Your task is to copy the stretch of lines in the records below that begins with the line containing "simple gates | 2 | 0.23" and ends with the line containing "netlist_area_um2: 12010", exactly as written, with nothing added.

*** Begin section ***

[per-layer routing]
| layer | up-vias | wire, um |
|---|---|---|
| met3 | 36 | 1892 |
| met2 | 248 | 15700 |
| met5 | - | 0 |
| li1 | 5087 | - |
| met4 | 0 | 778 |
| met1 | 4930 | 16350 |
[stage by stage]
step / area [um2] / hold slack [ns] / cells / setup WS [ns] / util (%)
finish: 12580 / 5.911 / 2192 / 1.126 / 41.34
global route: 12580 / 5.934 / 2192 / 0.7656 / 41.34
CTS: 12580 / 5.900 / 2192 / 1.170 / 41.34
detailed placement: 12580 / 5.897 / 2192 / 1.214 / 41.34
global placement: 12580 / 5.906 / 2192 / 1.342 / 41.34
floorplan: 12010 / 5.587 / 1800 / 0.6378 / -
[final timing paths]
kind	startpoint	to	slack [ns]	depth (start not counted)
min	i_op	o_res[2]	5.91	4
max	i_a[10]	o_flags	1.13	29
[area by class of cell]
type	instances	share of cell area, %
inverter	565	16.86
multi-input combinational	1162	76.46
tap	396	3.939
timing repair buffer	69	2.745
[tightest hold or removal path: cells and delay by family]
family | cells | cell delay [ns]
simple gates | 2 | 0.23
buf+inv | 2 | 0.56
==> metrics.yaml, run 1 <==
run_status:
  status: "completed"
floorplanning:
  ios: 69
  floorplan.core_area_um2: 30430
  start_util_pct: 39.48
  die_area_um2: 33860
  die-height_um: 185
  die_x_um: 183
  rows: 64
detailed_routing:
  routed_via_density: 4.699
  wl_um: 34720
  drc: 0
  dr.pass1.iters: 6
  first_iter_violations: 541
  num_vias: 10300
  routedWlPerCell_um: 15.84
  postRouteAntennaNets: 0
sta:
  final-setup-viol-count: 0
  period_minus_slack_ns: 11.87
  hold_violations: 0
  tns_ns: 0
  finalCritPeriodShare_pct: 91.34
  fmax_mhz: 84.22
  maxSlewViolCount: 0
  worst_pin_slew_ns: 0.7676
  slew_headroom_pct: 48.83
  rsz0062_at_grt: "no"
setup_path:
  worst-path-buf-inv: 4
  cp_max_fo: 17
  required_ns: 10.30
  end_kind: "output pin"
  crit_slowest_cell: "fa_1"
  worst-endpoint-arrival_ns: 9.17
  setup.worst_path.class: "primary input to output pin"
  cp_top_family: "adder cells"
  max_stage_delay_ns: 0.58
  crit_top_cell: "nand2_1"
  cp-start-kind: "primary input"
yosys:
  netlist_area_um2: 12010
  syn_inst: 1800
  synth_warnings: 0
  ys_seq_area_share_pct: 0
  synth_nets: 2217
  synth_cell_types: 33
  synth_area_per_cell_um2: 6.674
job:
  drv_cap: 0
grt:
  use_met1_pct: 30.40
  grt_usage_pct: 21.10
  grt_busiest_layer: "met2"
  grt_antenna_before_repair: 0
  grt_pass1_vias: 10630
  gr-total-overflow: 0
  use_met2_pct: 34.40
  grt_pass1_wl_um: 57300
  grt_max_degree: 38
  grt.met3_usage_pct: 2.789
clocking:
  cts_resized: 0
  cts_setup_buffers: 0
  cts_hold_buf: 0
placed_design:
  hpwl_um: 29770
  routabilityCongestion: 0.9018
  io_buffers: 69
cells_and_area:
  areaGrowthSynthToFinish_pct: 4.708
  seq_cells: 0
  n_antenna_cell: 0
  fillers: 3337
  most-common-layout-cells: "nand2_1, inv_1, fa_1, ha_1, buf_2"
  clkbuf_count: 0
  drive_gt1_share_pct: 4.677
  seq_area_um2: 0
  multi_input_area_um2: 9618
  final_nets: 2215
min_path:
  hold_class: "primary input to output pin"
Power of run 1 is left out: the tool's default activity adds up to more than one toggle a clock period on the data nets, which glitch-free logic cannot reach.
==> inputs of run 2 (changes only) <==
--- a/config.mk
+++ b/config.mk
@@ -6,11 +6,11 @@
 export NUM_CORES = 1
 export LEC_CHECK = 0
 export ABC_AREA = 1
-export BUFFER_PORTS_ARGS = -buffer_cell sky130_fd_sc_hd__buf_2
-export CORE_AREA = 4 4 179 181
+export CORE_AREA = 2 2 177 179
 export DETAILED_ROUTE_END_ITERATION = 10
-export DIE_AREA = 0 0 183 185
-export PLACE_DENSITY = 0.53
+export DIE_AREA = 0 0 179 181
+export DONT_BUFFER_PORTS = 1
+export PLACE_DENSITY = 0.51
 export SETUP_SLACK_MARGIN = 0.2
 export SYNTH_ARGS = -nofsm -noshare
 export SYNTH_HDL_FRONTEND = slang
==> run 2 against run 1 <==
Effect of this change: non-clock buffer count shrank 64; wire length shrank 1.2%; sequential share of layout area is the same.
<file path="config.mk">
export PLATFORM = sky130hd
export DESIGN_NAME = nppl_ctrl
export DESIGN_NICKNAME = d
export VERILOG_FILES = /design/src/hw/rtl/nppl_pkg.sv /design/src/hw/rtl/nppl_ctrl.sv
export SDC_FILE = /design/constraint.sdc
export NUM_CORES = 1
export LEC_CHECK = 0
export ABC_AREA = 1
export BUFFER_PORTS_ARGS = -buffer_cell sky130_fd_sc_hd__clkbuf_2
export CELL_PAD_IN_SITES_DETAIL_PLACEMENT = 1
export CELL_PAD_IN_SITES_GLOBAL_PLACEMENT = 2
export CORE_UTILIZATION = 30
export DETAILED_ROUTE_END_ITERATION = 16
export HOLD_SLACK_MARGIN = 0.06
export PLACE_DENSITY = 0.9
export RECOVER_POWER = 50
export SYNTH_ARGS = -nofsm -noshare
export SYNTH_HDL_FRONTEND = slang
export SYNTH_SLANG_ARGS = --single-unit
</file>
<file path="constraint.sdc">
create_clock -name i_clk -period 5.1 [get_ports i_clk]
set_input_delay 0 -clock i_clk [delete_from_list [all_inputs] [get_ports i_clk]]
set_output_delay 0 -clock i_clk [all_outputs]
set_load 0.1 [all_outputs]
</file>
**config.mk**
```make
export PLATFORM = sky130hd
export DESIGN_NAME = neighbor_address_cache_top
export DESIGN_NICKNAME = d
export VERILOG_FILES = /design/src/rtl/core/nac_pkg.sv /design/src/rtl/core/neighbor_address_cache_top.sv /design/src/rtl/core/nac_cell.sv
export SDC_FILE = /design/constraint.sdc
export NUM_CORES = 2
export LEC_CHECK = 0
export BUFFER_PORTS_ARGS = -buffer_cell sky130_fd_sc_hd__buf_2
export CAP_MARGIN = 25
export CORE_ASPECT_RATIO = 0.9
export CORE_UTILIZATION = 42
export CTS_BUF_LIST = sky130_fd_sc_hd__clkbuf_16
export CTS_CLUSTER_SIZE = 30
export DETAILED_ROUTE_END_ITERATION = 8
export RECOVER_POWER = 25
export SLEW_MARGIN = 20
export SYNTH_ARGS = -nofsm -noshare
export SYNTH_HDL_FRONTEND = slang
export SYNTH_SLANG_ARGS = --single-unit
```
**constraint.sdc**
```tcl
create_clock -name clk -period 18.3 [get_ports clk]
set_input_delay 0 -clock clk [delete_from_list [all_inputs] [get_ports clk]]
set_output_delay 0 -clock clk [all_outputs]
set_load 0.05 [all_outputs]
```
`config.mk`:
```
export PLATFORM = sky130hd
export DESIGN_NAME = length_prefix_stream_deframer
export DESIGN_NICKNAME = d
export VERILOG_FILES = /design/src/rtl/core/lpsd_pkg.sv /design/src/rtl/core/lpsd_state_file.sv /design/src/rtl/core/lpsd_step.sv /design/src/rtl/core/length_prefix_stream_deframer.sv
export SDC_FILE = /design/constraint.sdc
export NUM_CORES = 1
export LEC_CHECK = 0
export BUFFER_PORTS_ARGS = -buffer_cell sky130_fd_sc_hd__buf_2
export CORE_ASPECT_RATIO = 1.1
export CORE_UTILIZATION = 48
export CTS_BUF_LIST = sky130_fd_sc_hd__clkbuf_4 sky130_fd_sc_hd__clkbuf_8
export DETAILED_ROUTE_END_ITERATION = 8
export HOLD_SLACK_MARGIN = 0.06
export SLEW_MARGIN = 20
export SYNTH_ARGS = -nofsm -noshare
export SYNTH_HDL_FRONTEND = slang
export SYNTH_SLANG_ARGS = --single-unit
```
`constraint.sdc`:
```
create_clock -name clk -period 4.98 [get_ports clk]
set_clock_uncertainty 0.1 [all_clocks]
set_input_delay 0.996 -clock clk [delete_from_list [all_inputs] [get_ports clk]]
set_output_delay 0.996 -clock clk [all_outputs]
set_load 0.005 [all_outputs]
```
## config.mk

```make
export PLATFORM = sky130hd
export DESIGN_NAME = gmwd_ram
export DESIGN_NICKNAME = d
export VERILOG_FILES = /design/src/grid_mark_weighted_dilation_macros.svh /design/src/gmwd_ram.sv
export SDC_FILE = /design/constraint.sdc
export NUM_CORES = 1
export LEC_CHECK = 0
export BUFFER_PORTS_ARGS = -buffer_cell sky130_fd_sc_hd__buf_2
export CAP_MARGIN = 30
export CORE_ASPECT_RATIO = 1.1
export CORE_MARGIN = 8
export CORE_UTILIZATION = 40
export CTS_BUF_LIST = sky130_fd_sc_hd__clkbuf_4
export CTS_CLUSTER_SIZE = 20
export DETAILED_ROUTE_END_ITERATION = 10
export PLACE_DENSITY = 0.65
export SYNTH_ARGS = -nofsm -noshare
export SYNTH_HDL_FRONTEND = slang
export SYNTH_SLANG_ARGS = --single-unit
export TNS_END_PERCENT = 30
```

## constraint.sdc

```tcl
create_clock -name clk -period 3.62 [get_ports clk]
set_input_delay 0.362 -clock clk [delete_from_list [all_inputs] [get_ports clk]]
set_output_delay 0.362 -clock clk [all_outputs]
set_load 0.02 [all_outputs]
```
==> src/rtl/bp_div_cell.sv <==
// bp_div_cell: one restoring division step, one quotient bit per cell
// standalone; chained by parabola_breakpoint
module bp_div_cell #(
  parameter int DW = 33,
  parameter int QW = 32,
  parameter int SW = 8
) (
  input  logic          clk,
  input  logic          rst,
  input  logic          en,
  input  logic          in_v,
  input  logic [DW-1:0] in_rem,
  input  logic [QW-1:0] in_nq,
  input  logic [DW-1:0] in_d,
  input  logic [SW-1:0] in_side,
  output logic          out_v,
  output logic [DW-1:0] out_rem,
  output logic [QW-1:0] out_nq,
  output logic [DW-1:0] out_d,
  output logic [SW-1:0] out_side
);

  logic [DW:0] rem_sh;
  logic [DW:0] diff;
  logic        ge;

  // numerator bits leave the top of nq while quotient bits enter the bottom
  assign rem_sh = {in_rem, in_nq[QW-1]};
  assign diff   = rem_sh - {1'b0, in_d};
  assign ge     = (rem_sh >= {1'b0, in_d});

  always_ff @(posedge clk) begin
    if (rst) begin
      out_v <= 1'b0;
    end else if (en) begin
      out_v <= in_v;
    end
  end

  always_ff @(posedge clk) begin
    if (en) begin
      out_rem  <= ge ? diff[DW-1:0] : rem_sh[DW-1:0];
      out_nq   <= {in_nq[QW-2:0], ge};
      out_d    <= in_d;
      out_side <= in_side;
    end
  end

endmodule

==> config.mk <==
export PLATFORM = sky130hd
export DESIGN_NAME = bp_div_cell
export DESIGN_NICKNAME = d
export VERILOG_FILES = /design/src/rtl/bp_div_cell.sv
export SDC_FILE = /design/constraint.sdc
export NUM_CORES = 1
export LEC_CHECK = 0
export CAP_MARGIN = 20
export CORE_UTILIZATION = 52
export DETAILED_ROUTE_END_ITERATION = 8
export DONT_BUFFER_PORTS = 1
export PLACE_DENSITY_LB_ADDON = 0.3
export SLEW_MARGIN = 20
export SYNTH_ARGS = -nofsm -noshare
export SYNTH_HDL_FRONTEND = slang
export SYNTH_SLANG_ARGS = --single-unit
==> constraint.sdc <==
create_clock -name clk -period 3.1 [get_ports clk]
set_input_delay 0.155 -clock clk [delete_from_list [all_inputs] [get_ports clk]]
set_output_delay 0.155 -clock clk [all_outputs]
set_load 0.01 [all_outputs]
==> results.yml <==
synth:
  ys_async_sr_fraction_pct: 0
  synth-seq-cells: 107
  ys.flop_type: "edfxtp_1"
  yosys_warnings: 0
  postSynthCellCount: 476
  ys_types: 51
  synth-seq-area-share_pct: 57.13
  syn_avg_cell_area_um2: 11.78
  synthesis.area_mm2: 0.005607
  synth_edf_count: 106
  yosysTopAreaCell: "edfxtp_1"
  synth.net_count: 620
  synthTopCellsByArea: "edfxtp_1 (57%), ha_1 (7.4%), nand2_1 (4.0%)"
  synth_top_cell_area_share_pct: 56.77
sta:
  fmax_mhz: 386.4
  slew_headroom_pct: 62.95
  skew_ns: 0
  finalMaxSlewViolations: 0
  finalCritPeriodShare_pct: 83.48
  setup-violations-final: 0
  final-hold-violation-count: 0
  finalWorstSetupSlack_ns: 0.5123
  fin_setup_tns_ns: 0
  fin_crit_ns: 2.588
  worst_pin_slew_ns: 0.5557
  rsz0062_at_grt: "no"
detailed_routing:
  wirelength_um: 14440
  viasPerCell: 5.660
  drt_pass1_iterations: 4
  first_iter_violations: 280
  wl_per_cell_um: 19.89
  vias: 4109
  drc_errors: 0
  detail-route-antenna-nets: 0
cts:
  clk_pin_slew_ns: 0.10
  clk_latency_ns: 0.36
  htreeDepth: 3
  cts_buffers: 9
  cts_resized: 0
  cts_tree: "built"
  clock_sinks: 107
  cts_max_path_buffers: 2
  clockRootBuffer: "clkbuf_8"
worst_setup_path:
  reg2reg_slack_ns: 1.85
  reg2reg_from: "out_v"
  r2r_cells: 3
  critPathLaunchType: "input port"
  crit_chain: "inv_1 > ha_1 > inv_1 > fa_1 > a21o_1 > a221o_2 > a211oi_1 > o21ai_0 > a21oi_1 > o311ai_0 > xnor2_1 > o21ai_1"
  path_class: "in2reg"
  end_kind: "flop"
  r2r-end: "out_v"
  path_max_fanout: 4
  slowest_delay_ns: 0.39
  worstPathArrival_ns: 2.72
  crit_top_cell: "inv_1"
  cp_slowest_cell: "fa_1"
  worstPathRequired_ns: 3.23
  critical-path-top-delay-family: "compound AO/OA/AOI/OAI gates"
  crit_buf_inv: 2
placed_design:
  place_ws_ns: 0.1344
  dpl.hpwl_um: 9647
  routabilityCongestion: 0.8764
  io_buffer_count: 0
final_layout:
  nFillCells: 783
  synthToLayoutAreaGrowth_pct: 25.95
  antennaDiodeCount: 0
  multi_input_area_mm2: 0.002157
  fin_nets: 729
  seqCellArea_mm2: 0.003203
  drive_above_1_share_pct: 7.797
run_status:
  status: "finished, final reports clean"
global_route:
  grt_usage_pct: 26.41
  grt_use_met3_pct: 5.813
  grt_pass1_vias: 4251
  grt_max_degree: 107
  antenna_found_initial: 0
  grt-busiest-layer: "met2"
  grt_pass1_wl_um: 22480
  gr-usage-met2_pct: 45.80
  overflow: 0
  gr-usage-met1_pct: 33.33
pwr:
  ir_worst_vdd_mv: 0.3327
  p_per_area_mw_per_mm2: 498.8
  p_leak_nw: 2.766
floorplanning:
  die-area_mm2: 0.01120
  placementRows: 37
  die_x_um: 105.8
  ios: 217
  fp.dieH_um: 105.8
  initial_core_util_pct: 54.07
  core_area_mm2: 0.01037
hold_path:
  holdPathEnd: "out_rem[30]"
  min_path_cells: 3
  hold_path.class: "in2reg"
  hold_start: "in_rem[32]"
run:
  max_cap_violations: 0
[placed cells by master, fill, tap and decap left out, types with 2 or more instances in the layout]
| master | count |
|---|---|
| ha_1 | 33 |
| a21o_1 | 12 |
| dlygate4sd3_1 | 107 |
| inv_1 | 42 |
| o21ai_0 | 23 |
| nor4_1 | 4 |
| nand4_1 | 4 |
| o21ai_1 | 6 |
| xor2_1 | 12 |
| or3_1 | 2 |
| a211oi_1 | 5 |
| o31ai_1 | 4 |
| a2111oi_0 | 2 |
| edfxtp_1 | 106 |
| nor3_1 | 5 |
| nor2_1 | 21 |
| clkinvlp_4 | 2 |
| o21a_1 | 4 |
| nand2_1 | 59 |
| o21bai_1 | 6 |
| buf_12 | 3 |
| and3_1 | 7 |
| clkbuf_8 | 10 |
| nand3_1 | 8 |
| o21ai_2 | 16 |
| a21oi_1 | 32 |
| nand2b_1 | 4 |
| a21boi_0 | 3 |
| xnor2_1 | 16 |
| o211ai_1 | 2 |
| a31oi_1 | 3 |
[through the flow]
step | total power [mW] | cell area, um2 | hold slack, ns | std cells | util, %
after floorplan | 2.363 | 5607 | 0.2274 | 476 | -
after global placement | 2.493 | 5756 | 0.2294 | 602 | 55.50
after detailed placement | 2.504 | 5756 | 0.2380 | 602 | 55.50
after CTS | 3.531 | 7062 | 0.1220 | 726 | 68.10
after global routing | 3.673 | 7062 | 0.1560 | 726 | 68.10
final | 3.522 | 7062 | 0.1503 | 726 | 68.10
[per-layer routing]
layer | part of all wire [%] | routed length, um
met1 | 41 | 5962
met5 | 0 | 0
met3 | 7.4 | 1072
met4 | 1.0 | 150
met2 | 50 | 7251
[sequential cells by signal, indices dropped and copies added, names as in the netlist]
name	flops
out_d	33
out_rem	33
out_nq	32
out_side	8
out_v	1
[worst max path at each step]
stage,cells past startpoint,from,endpoint,slack (ns)
after global placement,12,in_nq[31],out_rem[32],0.12
final,12,in_nq[31],out_rem[32],0.51
after global routing,12,in_nq[31],out_rem[32],0.27
after floorplan,12,in_nq[31],out_rem[1],0.38
after CTS,12,in_nq[31],out_rem[32],0.53
after detailed placement,12,in_nq[31],out_rem[32],0.13
[cell type report]
class	instances	share of cell area (%)
Clock buffer	10	1.949
Clock inverter	6	0.9922
Inverter	42	2.232
Multi-Input combinational cell	313	30.55
Sequential cell	107	45.36
Tap cell	136	2.410
Timing Repair Buffer	112	16.51
[Yosys cell counts (7+ instances only)]
master	count
nor2_1	21
nand2_1	59
a21o_1	12
a21oi_1	32
nand3_1	8
o21ai_2	16
o21ai_0	23
ha_1	33
and3_1	7
inv_1	42
xnor2_1	16
edfxtp_1	106
xor2_1	12
[cells by family after synthesis]
group | share of synthesized area [%]
xor+xnor | 4.374
compound gates | 16.43
fa+ha+maj | 7.722
simple gates | 9.306
mux | 0.4463
flops | 57.13
buf+inv | 4.597
[what timing repair did]
| action | in CTS | in global routing |
|---|---|---|
| hold endpoints to repair | 212 | 0 |
| buffers inserted | 0 | 0 |
| setup endpoints to repair | 0 | 0 |
| hold buffers | 108 | 0 |
[report_power, final]
part	internal (mW)	leakage (nW)	switching, mW
combinational	0.322	1.62	0.369
sequential	1.78	1.04	0.148
clock	0.403	0.101	0.499
[tightest hold or removal path, cell delays in order]
cell and delay [ns]:
a211o_1 0.07, a31oi_1 0.05, o21ai_1 0.13
Power figures use the tool's default switching activity.
`src/rtl/bp_sqrt_cell.sv`:
```
// bp_sqrt_cell: one digit-by-digit square root step, one root bit per cell
// standalone; chained by parabola_breakpoint
module bp_sqrt_cell #(
  parameter int RW = 65,
  parameter int SW = 8
) (
  input  logic            clk,
  input  logic            rst,
  input  logic            en,
  input  logic            in_v,
  input  logic [2*RW-1:0] in_rad,
  input  logic [RW+1:0]   in_rem,
  input  logic [RW-1:0]   in_root,
  input  logic [SW-1:0]   in_side,
  output logic            out_v,
  output logic [2*RW-1:0] out_rad,
  output logic [RW+1:0]   out_rem,
  output logic [RW-1:0]   out_root,
  output logic [SW-1:0]   out_side
);

  logic [RW+1:0] rem_sh;
  logic [RW+1:0] trial;
  logic          ge;

  // remainder stays below 2*root+1, so its top two bits are zero here
  assign rem_sh = {in_rem[RW-1:0], in_rad[2*RW-1 -: 2]};
  assign trial  = {in_root, 2'b01};
  assign ge     = (rem_sh >= trial);

  always_ff @(posedge clk) begin
    if (rst) begin
      out_v <= 1'b0;
    end else if (en) begin
      out_v <= in_v;
    end
  end

  always_ff @(posedge clk) begin
    if (en) begin
      out_rad  <= {in_rad[2*RW-3:0], 2'b00};
      out_rem  <= ge ? (rem_sh - trial) : rem_sh;
      out_root <= {in_root[RW-2:0], ge};
      out_side <= in_side;
    end
  end

endmodule

```
### src/rtl/core/pip_pkg.sv
// Shared types and constants for the point-in-polygon ray-cast block.
// Used by pip_ctrl, pip_datapath and the point_in_polygon_ray_cast top level.
`timescale 1ns / 1ps

package pip_pkg;

    // Default sizing of the vertex memory and of one coordinate.
    localparam int DEFAULT_MAX_VERTICES = 64;
    localparam int DEFAULT_COORD_BITS   = 16;

    // Fixed field widths of the streaming and configuration ports.
    localparam int INDEX_W = 6;
    localparam int COUNT_W = 7;
    localparam int OPCODE_W = 1;

    // Vertex count after reset.
    localparam logic [COUNT_W-1:0] COUNT_RESET = 7'd3;

    // Item kinds carried in the input tuser.
    localparam logic [OPCODE_W-1:0] OP_LOAD  = 1'b0;
    localparam logic [OPCODE_W-1:0] OP_QUERY = 1'b1;

    // Commands from the controller to the datapath.
    typedef struct packed {
        logic write_vertex;  // write the input vertex at the memory address
        logic start_query;   // capture the query point and clear the parity
        logic rd_en;         // read one vertex at the memory address
        logic rd_first;      // the read fetches the first vertex of the walk
        logic load_result;   // copy the final parity into the result register
    } pip_cmd_t;

    // Status from the datapath to the controller.
    typedef struct packed {
        logic pipe_busy;     // an edge is still moving through the pipeline
    } pip_status_t;

endpackage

*** End section ***

** Output of the task **
simple gates | 2 | 0.23
buf+inv | 2 | 0.56
==> metrics.yaml, run 1 <==
run_status:
  status: "completed"
floorplanning:
  ios: 69
  floorplan.core_area_um2: 30430
  start_util_pct: 39.48
  die_area_um2: 33860
  die-height_um: 185
  die_x_um: 183
  rows: 64
detailed_routing:
  routed_via_density: 4.699
  wl_um: 34720
  drc: 0
  dr.pass1.iters: 6
  first_iter_violations: 541
  num_vias: 10300
  routedWlPerCell_um: 15.84
  postRouteAntennaNets: 0
sta:
  final-setup-viol-count: 0
  period_minus_slack_ns: 11.87
  hold_violations: 0
  tns_ns: 0
  finalCritPeriodShare_pct: 91.34
  fmax_mhz: 84.22
  maxSlewViolCount: 0
  worst_pin_slew_ns: 0.7676
  slew_headroom_pct: 48.83
  rsz0062_at_grt: "no"
setup_path:
  worst-path-buf-inv: 4
  cp_max_fo: 17
  required_ns: 10.30
  end_kind: "output pin"
  crit_slowest_cell: "fa_1"
  worst-endpoint-arrival_ns: 9.17
  setup.worst_path.class: "primary input to output pin"
  cp_top_family: "adder cells"
  max_stage_delay_ns: 0.58
  crit_top_cell: "nand2_1"
  cp-start-kind: "primary input"
yosys:
  netlist_area_um2: 12010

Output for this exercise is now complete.